Wednesday, 16 October 2019
…if indeed you have tasted that the Lord is gracious. 1 Peter 2:3
In the previous verse, Peter spoke of desiring the “pure milk of the word.” He now shows that this word is what reveals the Lord Jesus, the Subject of his own epistle. In his words, he finishes the whole thought with, “if indeed you have tasted that the Lord is gracious.”
It is an aorist verb, and so it more correctly says, “if indeed you tasted.” It is a specific time that Peter refers to when the appetite of each believer was excited. Further, the idea of “if” here is not indicating Peter is making a supposition that it may or may not be. Rather, it is a way of saying that it is so, and that his words are to be acted upon. It is the same type of thought that is used elsewhere in this manner. The context implies the idea of “since you have tasted.”

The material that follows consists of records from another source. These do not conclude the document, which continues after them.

`src/design/cab_pkg.sv`:
```
// shared constants and types for the color angle region box
package cab_pkg;

  localparam int DefFrameHeight = 260;
  localparam int DefFrameWidth  = 480;

  localparam int RefW    = 12;
  localparam int CosW    = 16;
  localparam int MarginW = 9;
  localparam int CoordW  = 9;
  localparam int ChanW   = 8;

  localparam int DotW  = 22;  // 3 * 4095 * 255
  localparam int NpixW = 18;  // 3 * 255 * 255
  localparam int NrefW = 26;  // 3 * 4095 * 4095
  localparam int DsqW  = 44;
  localparam int CnW   = CosW + NrefW;
  localparam int HalfW = CnW / 2;
  localparam int ProdW = HalfW + NpixW;
  localparam int CmpW  = DsqW + 16;

  localparam int CfgAddrW = 3;
  localparam int CfgDataW = 16;

  localparam logic [CfgAddrW-1:0] REG_REF_RED       = 3'd0;
  localparam logic [CfgAddrW-1:0] REG_REF_GREEN     = 3'd1;
  localparam logic [CfgAddrW-1:0] REG_REF_BLUE      = 3'd2;
  localparam logic [CfgAddrW-1:0] REG_COS_SQ_LIMIT  = 3'd3;
  localparam logic [CfgAddrW-1:0] REG_TOP_MARGIN    = 3'd4;
  localparam logic [CfgAddrW-1:0] REG_BOTTOM_MARGIN = 3'd5;

  localparam logic [CosW-1:0]    COS_SQ_RESET = 16'd63557;
  localparam logic [MarginW-1:0] TOP_RESET    = 9'd10;
  localparam logic [MarginW-1:0] BOTTOM_RESET = 9'd20;

  localparam int QueueDepth = 4;

  typedef struct packed {
    logic [CoordW-1:0] row;
    logic [CoordW-1:0] col;
    logic              last;
    logic              in_win;
    logic [DotW-1:0]   dot;
    logic [NpixW-1:0]  npix;
  } cab_item_t;

endpackage

```
`src/design/cab_back.sv`:
```
// back end: angle test over split multiplies, running box, result register
module cab_back
  import cab_pkg::*;
#(
  parameter int FRAME_HEIGHT = DefFrameHeight,
  parameter int FRAME_WIDTH  = DefFrameWidth
) (
  input  logic              clk,
  input  logic              rst,
  input  logic              q_empty,
  input  cab_item_t         q_item,
  output logic              q_pop,
  input  logic [CosW-1:0]   cos_sq_limit,
  input  logic [NrefW-1:0]  nref,
  input  logic              pop,
  output logic              out_valid,
  output logic              is_field,
  output logic              box_ready,
  output logic [CoordW-1:0] box_top,
  output logic [CoordW-1:0] box_bottom,
  output logic [CoordW-1:0] box_left,
  output logic [CoordW-1:0] box_right
);

  localparam int LimMax = (FRAME_HEIGHT > FRAME_WIDTH) ? FRAME_HEIGHT : FRAME_WIDTH;
  localparam int LimW   = $clog2(LimMax + 1);
  localparam int RunW   = (LimW > CoordW) ? LimW : CoordW;
  localparam logic [RunW-1:0] TopInit  = RunW'(FRAME_HEIGHT);
  localparam logic [RunW-1:0] LeftInit = RunW'(FRAME_WIDTH);

  logic adv;

  logic             s1_valid;
  cab_item_t        s1_item;
  logic [DsqW-1:0]  s1_dsq;
  logic [CnW-1:0]   s1_cn;

  logic             s2_valid;
  cab_item_t        s2_item;
  logic [DsqW-1:0]  s2_dsq;
  logic [ProdW-1:0] s2_plo;
  logic [ProdW-1:0] s2_phi;

  logic [CmpW-1:0]  lhs;
  logic [CmpW-1:0]  rhs;
  logic             hit;

  logic [RunW-1:0]  run_top, run_bottom, run_left, run_right;
  logic [RunW-1:0]  top_next, bottom_next, left_next, right_next;
  logic [RunW-1:0]  row_ext, col_ext;

  assign adv   = !out_valid || pop;
  assign q_pop = adv && !q_empty;

  // stage 1: square of dot, limit times reference norm
  always_ff @(posedge clk) begin
    if (rst) begin
      s1_valid <= 1'b0;
    end else if (adv) begin
      s1_valid <= q_pop;
    end
  end

  always_ff @(posedge clk) begin
    if (adv) begin
      s1_item <= q_item;
      s1_dsq  <= DsqW'(q_item.dot) * DsqW'(q_item.dot);
      s1_cn   <= CnW'(cos_sq_limit) * CnW'(nref);
    end
  end

  // stage 2: right side split in two halves times pixel norm
  always_ff @(posedge clk) begin
    if (rst) begin
      s2_valid <= 1'b0;
    end else if (adv) begin
      s2_valid <= s1_valid;
    end
  end

  always_ff @(posedge clk) begin
    if (adv) begin
      s2_item <= s1_item;
      s2_dsq  <= s1_dsq;
      s2_plo  <= ProdW'(s1_cn[HalfW-1:0]) * ProdW'(s1_item.npix);
      s2_phi  <= ProdW'(s1_cn[CnW-1:HalfW]) * ProdW'(s1_item.npix);
    end
  end

  // stage 3: compare and box update
  always_comb begin
    lhs     = {s2_dsq, 16'b0};
    rhs     = {s2_phi, {HalfW{1'b0}}} + CmpW'(s2_plo);
    hit     = s2_item.in_win && (s2_item.dot != '0) && (lhs > rhs);
    row_ext = RunW'(s2_item.row);
    col_ext = RunW'(s2_item.col);
    top_next    = (hit && row_ext < run_top)    ? row_ext : run_top;
    bottom_next = (hit && row_ext > run_bottom) ? row_ext : run_bottom;
    left_next   = (hit && col_ext < run_left)   ? col_ext : run_left;
    right_next  = (hit && col_ext > run_right)  ? col_ext : run_right;
  end

  always_ff @(posedge clk) begin
    if (rst) begin
      out_valid  <= 1'b0;
      run_top    <= TopInit;
      run_bottom <= '0;
      run_left   <= LeftInit;
      run_right  <= '0;
    end else if (adv) begin
      out_valid <= s2_valid;
      if (s2_valid) begin
        if (s2_item.last) begin
          run_top    <= TopInit;
          run_bottom <= '0;
          run_left   <= LeftInit;
          run_right  <= '0;
        end else begin
          run_top    <= top_next;
          run_bottom <= bottom_next;
          run_left   <= left_next;
          run_right  <= right_next;
        end
      end
    end
  end

  always_ff @(posedge clk) begin
    if (adv) begin
      is_field  <= hit;
      box_ready <= s2_item.last;
      box_top    <= s2_item.last ? top_next[CoordW-1:0]    : '0;
      box_bottom <= s2_item.last ? bottom_next[CoordW-1:0] : '0;
      box_left   <= s2_item.last ? left_next[CoordW-1:0]   : '0;
      box_right  <= s2_item.last ? right_next[CoordW-1:0]  : '0;
    end
  end

endmodule

```
`config.mk`:
```
export PLATFORM = sky130hd
export DESIGN_NAME = cab_back
export DESIGN_NICKNAME = d
export VERILOG_FILES = /design/src/design/cab_pkg.sv /design/src/design/cab_back.sv
export SDC_FILE = /design/constraint.sdc
export NUM_CORES = 2
export LEC_CHECK = 0
export ABC_CLOCK_PERIOD_IN_PS = 24100
export BUFFER_PORTS_ARGS = -buffer_cell sky130_fd_sc_hd__buf_4
export CORE_MARGIN = 4
export CORE_UTILIZATION = 50
export CTS_BUF_LIST = sky130_fd_sc_hd__clkbuf_16
export DETAILED_ROUTE_END_ITERATION = 10
export PLACE_DENSITY = 0.63
export SYNTH_ARGS = -nofsm -noshare
export SYNTH_HDL_FRONTEND = slang
export SYNTH_SLANG_ARGS = --single-unit
```
`constraint.sdc`:
```
create_clock -name clk -period 24.1 [get_ports clk]
set_input_delay 4.82 -clock clk [delete_from_list [all_inputs] [get_ports clk]]
set_output_delay 4.82 -clock clk [all_outputs]
set_load 0.01 [all_outputs]
```
## Word-level counts from Yosys, hierarchy flattened

Index checks and enable logic that the tools add are counted.

- Word-level logic and storage cells: 59
- Register bits: 387

- Reduce and logical (&&, ||, !) cells: 12
- $add $sub $neg: 1
- Multiply operators: 4
- Magnitude comparators: 5
- Multiplexer cells: 8

Operators by type and width:

| operator | number |
|---|---|
| multiplier 21 x 18 -> 39 bit | 2 |
| two-way mux 9 bit | 8 |
| adder 60 x 39 -> 60 bit | 1 |
| > comparator 60 bit | 1 |
| multiplier 22 x 22 -> 44 bit | 1 |
| multiplier 16 x 26 -> 42 bit | 1 |
| nonzero test 22 bit | 1 |
| > comparator 9 bit | 2 |
| < comparator 9 bit | 2 |
| logical AND 1 bit | 7 |
| zero test 1 bit | 2 |
| AND reduction 2 bit | 1 |
| logical OR 1 bit | 1 |

## Logic depth before layout (Yosys ltp)

- Depth after elaboration: 6
- Depth in mapped cells: 26
- Depth with buffers taken out: 25

## Worst setup path before layout

OpenSTA, ideal clock, no wires.

- Path type: in2reg
- Start: input pop
- End: register run_bottom[2]
- Setup slack: 10.882 ns
- Buffers on the path: 2
- Arrival: 13.102 ns
- Library setup time: 0.116 ns
- Required time: 23.984 ns
- Stages: 8
- Path through: nor2b_1 inv_1 and2_1 clkbuf_1 nor2_1 clkbuf_1 a32o_1 a31o_2

- Cells in the longest elaborated chain, start to end: 2

Ends and longest elaborated chain:

| what | RTL line | source |
|---|---|---|
| from (decl) | cab_back.sv:15 | `input logic pop,` |
| logical OR 1 bit | cab_back.sv:52 | `assign adv = !out_valid \|\| pop;` |
| AND reduction 2 bit (no source line) | - |  |
| to (signal assigned) | cab_back.sv:120 | `run_bottom <= bottom_next;` |
| to (decl) | cab_back.sv:48 | `logic [RunW-1:0] run_top, run_bottom, run_left, run_right;` |

No other way between the ends.
A chain may end at the register's enable or synchronous reset.

## Worst setup path in the final report

- Start: input q_item[24] (netlist bit)
- End: register s1_dsq[40] (data pin)

- Cells in the longest elaborated chain, start to end: 1

Ends and longest elaborated chain:

| what | RTL line | source |
|---|---|---|
| from (decl) | cab_back.sv:11 | `input cab_item_t q_item,` |
| multiplier 22 x 22 -> 44 bit | cab_back.sv:67 | `s1_dsq <= DsqW'(q_item.dot) * DsqW'(q_item.dot);` |
| to (signal assigned) | cab_back.sv:67 |  |
| to (decl) | cab_back.sv:35 | `logic [DsqW-1:0] s1_dsq;` |

No other way between the ends.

With this understanding, a few points can be made. First, this confirms that the word, meaning Scripture, speaks of Jesus. His words do this by having equated the word with milk, and then by encouraging the taking in of that milk (meaning the word) in order to grow. And it is that word by which we “taste” the graciousness of the Lord.
Milk = word
Taste = understanding of the Lord’s gracious nature
Then, desire the milk (continue to get to know and grow in the Lord) through His word
Secondly, the words shout out the divinity of Christ. The reason for this is that Peter is citing Psalm 34:8 –
“Oh, taste and see that the Lord is good;
Blessed is the man who trusts in Him!”
The psalmist called out for those who seek the workings of the Lord (meaning Jehovah, the God of the Old Testament) to “taste and see” that He is good. Peter uses the idea from that psalm, and he applies it to the working of Jesus, saying, “if indeed you have tasted that the Lord is gracious.” He is making a one to one comparison between “Jehovah” and “Jesus.” In doing so, he is either blaspheming the name of Jehovah, or he is proclaiming that Jesus is Jehovah, the Lord God.

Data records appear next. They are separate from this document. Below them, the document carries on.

**src/design/cab_pkg.sv**
```systemverilog
// shared constants and types for the color angle region box
package cab_pkg;

  localparam int DefFrameHeight = 260;
  localparam int DefFrameWidth  = 480;

  localparam int RefW    = 12;
  localparam int CosW    = 16;
  localparam int MarginW = 9;
  localparam int CoordW  = 9;
  localparam int ChanW   = 8;

  localparam int DotW  = 22;  // 3 * 4095 * 255
  localparam int NpixW = 18;  // 3 * 255 * 255
  localparam int NrefW = 26;  // 3 * 4095 * 4095
  localparam int DsqW  = 44;
  localparam int CnW   = CosW + NrefW;
  localparam int HalfW = CnW / 2;
  localparam int ProdW = HalfW + NpixW;
  localparam int CmpW  = DsqW + 16;

  localparam int CfgAddrW = 3;
  localparam int CfgDataW = 16;

  localparam logic [CfgAddrW-1:0] REG_REF_RED       = 3'd0;
  localparam logic [CfgAddrW-1:0] REG_REF_GREEN     = 3'd1;
  localparam logic [CfgAddrW-1:0] REG_REF_BLUE      = 3'd2;
  localparam logic [CfgAddrW-1:0] REG_COS_SQ_LIMIT  = 3'd3;
  localparam logic [CfgAddrW-1:0] REG_TOP_MARGIN    = 3'd4;
  localparam logic [CfgAddrW-1:0] REG_BOTTOM_MARGIN = 3'd5;

  localparam logic [CosW-1:0]    COS_SQ_RESET = 16'd63557;
  localparam logic [MarginW-1:0] TOP_RESET    = 9'd10;
  localparam logic [MarginW-1:0] BOTTOM_RESET = 9'd20;

  localparam int QueueDepth = 4;

  typedef struct packed {
    logic [CoordW-1:0] row;
    logic [CoordW-1:0] col;
    logic              last;
    logic              in_win;
    logic [DotW-1:0]   dot;
    logic [NpixW-1:0]  npix;
  } cab_item_t;

endpackage

```
**src/design/cab_queue.sv**
```systemverilog
// short queue between front and back
module cab_queue
  import cab_pkg::*;
#(
  parameter int DEPTH = QueueDepth
) (
  input  logic      clk,
  input  logic      rst,
  input  logic      push,
  input  cab_item_t din,
  output logic      full,
  input  logic      pop,
  output cab_item_t dout,
  output logic      empty
);

  localparam int PtrW = (DEPTH > 1) ? $clog2(DEPTH) : 1;
  localparam int CntW = $clog2(DEPTH + 1);
  localparam logic [PtrW-1:0] LastPtr = PtrW'(DEPTH - 1);
  localparam logic [CntW-1:0] DepthCnt = CntW'(DEPTH);

  cab_item_t       mem [DEPTH];
  logic [PtrW-1:0] wr_ptr;
  logic [PtrW-1:0] rd_ptr;
  logic [CntW-1:0] count;
  logic            do_push;
  logic            do_pop;

  assign full    = (count == DepthCnt);
  assign empty   = (count == '0);
  assign do_push = push && !full;
  assign do_pop  = pop && !empty;
  assign dout    = mem[rd_ptr];

  always_ff @(posedge clk) begin
    if (rst) begin
      wr_ptr <= '0;
      rd_ptr <= '0;
      count  <= '0;
    end else begin
      if (do_push) begin
        wr_ptr <= (wr_ptr == LastPtr) ? '0 : wr_ptr + 1'b1;
      end
      if (do_pop) begin
        rd_ptr <= (rd_ptr == LastPtr) ? '0 : rd_ptr + 1'b1;
      end
      if (do_push && !do_pop) begin
        count <= count + 1'b1;
      end else if (do_pop && !do_push) begin
        count <= count - 1'b1;
      end
    end
  end

  always_ff @(posedge clk) begin
    if (do_push) begin
      mem[wr_ptr] <= din;
    end
  end

endmodule

```
**config.mk**
```make
export PLATFORM = sky130hd
export DESIGN_NAME = cab_queue
export DESIGN_NICKNAME = d
export VERILOG_FILES = /design/src/design/cab_pkg.sv /design/src/design/cab_queue.sv
export SDC_FILE = /design/constraint.sdc
export NUM_CORES = 1
export LEC_CHECK = 0
export ABC_AREA = 1
export BUFFER_PORTS_ARGS = -buffer_cell sky130_fd_sc_hd__buf_2
export CAP_MARGIN = 25
export CORE_ASPECT_RATIO = 1.2
export CORE_UTILIZATION = 29
export CTS_CLUSTER_SIZE = 14
export DETAILED_ROUTE_END_ITERATION = 12
export GPL_ROUTABILITY_DRIVEN = 1
export PLACE_DENSITY_LB_ADDON = 0.12
export SYNTH_ARGS = -nofsm -noshare
export SYNTH_HDL_FRONTEND = slang
export SYNTH_SLANG_ARGS = --single-unit
```
**constraint.sdc**
```tcl
create_clock -name clk -period 10.5 [get_ports clk]
set_input_delay 1.575 -clock clk [delete_from_list [all_inputs] [get_ports clk]]
set_output_delay 1.575 -clock clk [all_outputs]
set_load 0.05 [all_outputs]
```
# Word-level counts from Yosys, hierarchy flattened
# Memories as Yosys holds them, arrays and structs flattened. A register that Yosys moved wholly into a read port is not among the register bits.
# Cells that the tools add are included.
[word_totals]
n_memories = 1
regBits = 7
elab_cells = 29
in_bits = 64
ramBits = 240
[mem_list]
columns = ["name", "depth", "width", "rd", "rd_clocked_by_memory_dff", "write_ports", "line_no", "text"]
rows = [
  ["mem", 4, 60, 1, 1, 1, "cab_queue.sv:22", "cab_item_t mem [DEPTH];"],
]
[op_classes]
muxes = 8
n_addsub = 4
eq_ne = 3
n_reduce_logical = 10
[op_table]
columns = ["op", "n"]
rows = [
  ["$mux 2", 4],
  ["$mux 3", 2],
  ["$add 2x1->2 const B", 2],
  ["$eq 2x2->1 const B", 2],
  ["$logic_and 1x1->1", 4],
  ["$logic_not 1->1", 4],
  ["$add 3x1->3 const B", 1],
  ["$eq 3x3->1 const B", 1],
  ["$logic_not 3->1", 1],
  ["$sub 3x1->3 const B", 1],
  ["$mux 1", 2],
  ["$reduce_bool 2->1", 1],
]

# Longest topological paths before layout
# Gate-level depths: netlist (run 1).
[logic_depth]
depth_word = 7
depth_mapped = 13

# Least setup slack after synthesis (run 1)
# OpenSTA, ideal clock, no wires.
[synth_timing]
path_kind = "input port to flip-flop"
start = "in push"
end = "mem mem[0][0] (netlist bit) (enable)"
setup_time_ns = 0.478
setup_slack_ns = 5.792
stages = 2
n_path_buf = 0
arrival_ns = 4.229
cell_sequence = "nand2_1 nor2_1"
[synth_via]
elab_chain_cells = 3
[synth_rtl]
columns = ["element", "line_no", "text"]
rows = [
  ["start: declaration", "cab_queue.sv:9", "input logic push,"],
  ["$logic_and 1x1->1", "cab_queue.sv:31", "assign do_push = push && !full;"],
  ["$mux 1", "cab_queue.sv:56", "if (do_push) begin"],
  ["$mux 1 (implied by the code)", "cab_queue.sv:57", "mem[wr_ptr] <= din;"],
  ["end: declaration", "cab_queue.sv:22", ""],
]
# No other way between the ends.

==> results of run 1 <==
[logic make-up (layout without fill, tap and decap cells)]
logic type	after synthesis	in the layout
flip-flops	249	249
AND/OR/NAND/NOR	155	155
AO/OA/AOI/OAI	183	183
buffers and inverters	56	203
adder cells (fa/ha/maj)	7	7
XOR/XNOR	1	1
other	0	1
[metal layers]
layer  GRT usage (%)  vias up
li1                -     2681
met4            3.64        4
met2            23.9      105
met5               0        -
met3            2.74       37
met1            16.5     2888
[Yosys cell counts]
cell type and instances:
sky130_fd_sc_hd__edfxtp_1 240, sky130_fd_sc_hd__xor2_1 1, sky130_fd_sc_hd__nand3b_1 2, sky130_fd_sc_hd__nand3_1 1
sky130_fd_sc_hd__inv_2 1, sky130_fd_sc_hd__o21ai_1 40, sky130_fd_sc_hd__buf_2 3, sky130_fd_sc_hd__o22ai_1 40
sky130_fd_sc_hd__buf_6 9, sky130_fd_sc_hd__a21oi_1 2, sky130_fd_sc_hd__nand4_1 1, sky130_fd_sc_hd__nor2_1 117
sky130_fd_sc_hd__clkbuf_1 23, sky130_fd_sc_hd__inv_1 17, sky130_fd_sc_hd__o21ai_0 81, sky130_fd_sc_hd__o22ai_2 20
sky130_fd_sc_hd__nand2_1 14, sky130_fd_sc_hd__buf_8 3, sky130_fd_sc_hd__ha_1 6, sky130_fd_sc_hd__dfxtp_1 9
sky130_fd_sc_hd__fa_1 1, sky130_fd_sc_hd__nor2_2 20
[cell type report]
class	instances	area share [%]
clock buffer	32	6.27
clock inverter	16	1.64
timing repair buffer	137	6.75
multi-input combinational	346	16.4
tap	407	4.40
antenna	1	0.0216
inverter	18	0.606
sequential	249	63.9
[worst max-delay path by stage]
stage                     start                  end  slack (ns)  cells past startpoint
after floorplan            push  mem[0][0]$_DFFE_PP_        5.79                      2
after global placement     flop             dout[49]        6.43                      5
after detailed placement   flop             dout[49]        6.39                      5
after CTS                  flop             dout[49]        5.82                      5
after global routing       flop              dout[5]        5.65                      5
final                      flop             dout[49]        5.90                      5
[report_power, final]
group	internal (uW)	switching, uW	leakage, uW	total (uW)
Combinational	278	991	0.00132	1270
Clock	589	381	0.000441	970
Sequential	1210	40.1	0.00227	1250
Total	2080	1410	0.00403	3490
[state kept, by name (all words and copies together) (netlist names), named ones only]
| register | cells |
|---|---|
| rd_ptr | 2 |
| mem | 240 |
| wr_ptr | 2 |
| count | 3 |
[stage by stage]
| stage | total power, uW | instances | worst slack [ns] | utilization (%) | hold WS, ns |
|---|---|---|---|---|---|
| 2_1_floorplan | 2240 | 651 | 5.79 | - | 0.483 |
| 3_3_place_gp | 2540 | 1153 | 6.43 | 32.6 | 0.514 |
| 3_5_place_dp | 2570 | 1156 | 6.39 | 32.8 | 0.547 |
| 4_1_cts | 3550 | 1204 | 5.82 | 35.7 | 0.555 |
| 5_1_grt | 3660 | 1206 | 5.65 | 35.8 | 0.567 |
| 6_report | 3490 | 1206 | 5.90 | 35.8 | 0.545 |
[critical path, stage by stage (launching register included)]
cell                      delay, ns
sky130_fd_sc_hd__dfxtp_4       0.45
sky130_fd_sc_hd__inv_4         0.53
sky130_fd_sc_hd__buf_4         0.70
sky130_fd_sc_hd__o21ai_0       0.20
sky130_fd_sc_hd__o22ai_2       0.20
sky130_fd_sc_hd__buf_2         0.31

Life application: Have you ever looked at food coming out of the oven and started to salivate in expectation of the delight to come? Or have you ever heard someone speaking about a meal and all of a sudden, your mouth starts to water? This is the mental picture that both Peter and the psalmist of old are trying to relay to the reader concerning their words.
The Lord is to be desired with a yearning even stronger than that of food when we are hungry. And not just any food, but the most delightful tasting, yummiest feast we could imagine. This is why Peter told us to “desire the pure milk of the word.” It is so that we can grow in it, be nourished by it, and have our souls satisfied from the delight of it.
If you have never had this yearning to read the Bible, or if you once had it, but now it is faded, then ask the Lord to clear out all the unhealthy diet in your life (too many Gummi Worms?), so that you will again have the time and the desire to seek Him. A diet of TV, Facebook, and shopping can only take away the time you might otherwise have spent in His presence, learning about Him. Like eating sweets, those things don’t nourish, and they only last a moment. But the Bible and its contents will feed you for eternity.
Take time today – yes, even now! – to commit to reading your Bible. May you be blessed as you do – to the glory of God.
O God, let us not squander our few years here on the trivial and temporary. Instead, help us to focus on the eternal and everlasting. We desire to follow You, but far too often we get sidetracked from that set goal. So please Lord, kindly steer us in the right direction and remind us of the greater and eternal blessings that come from seeking You first. Amen.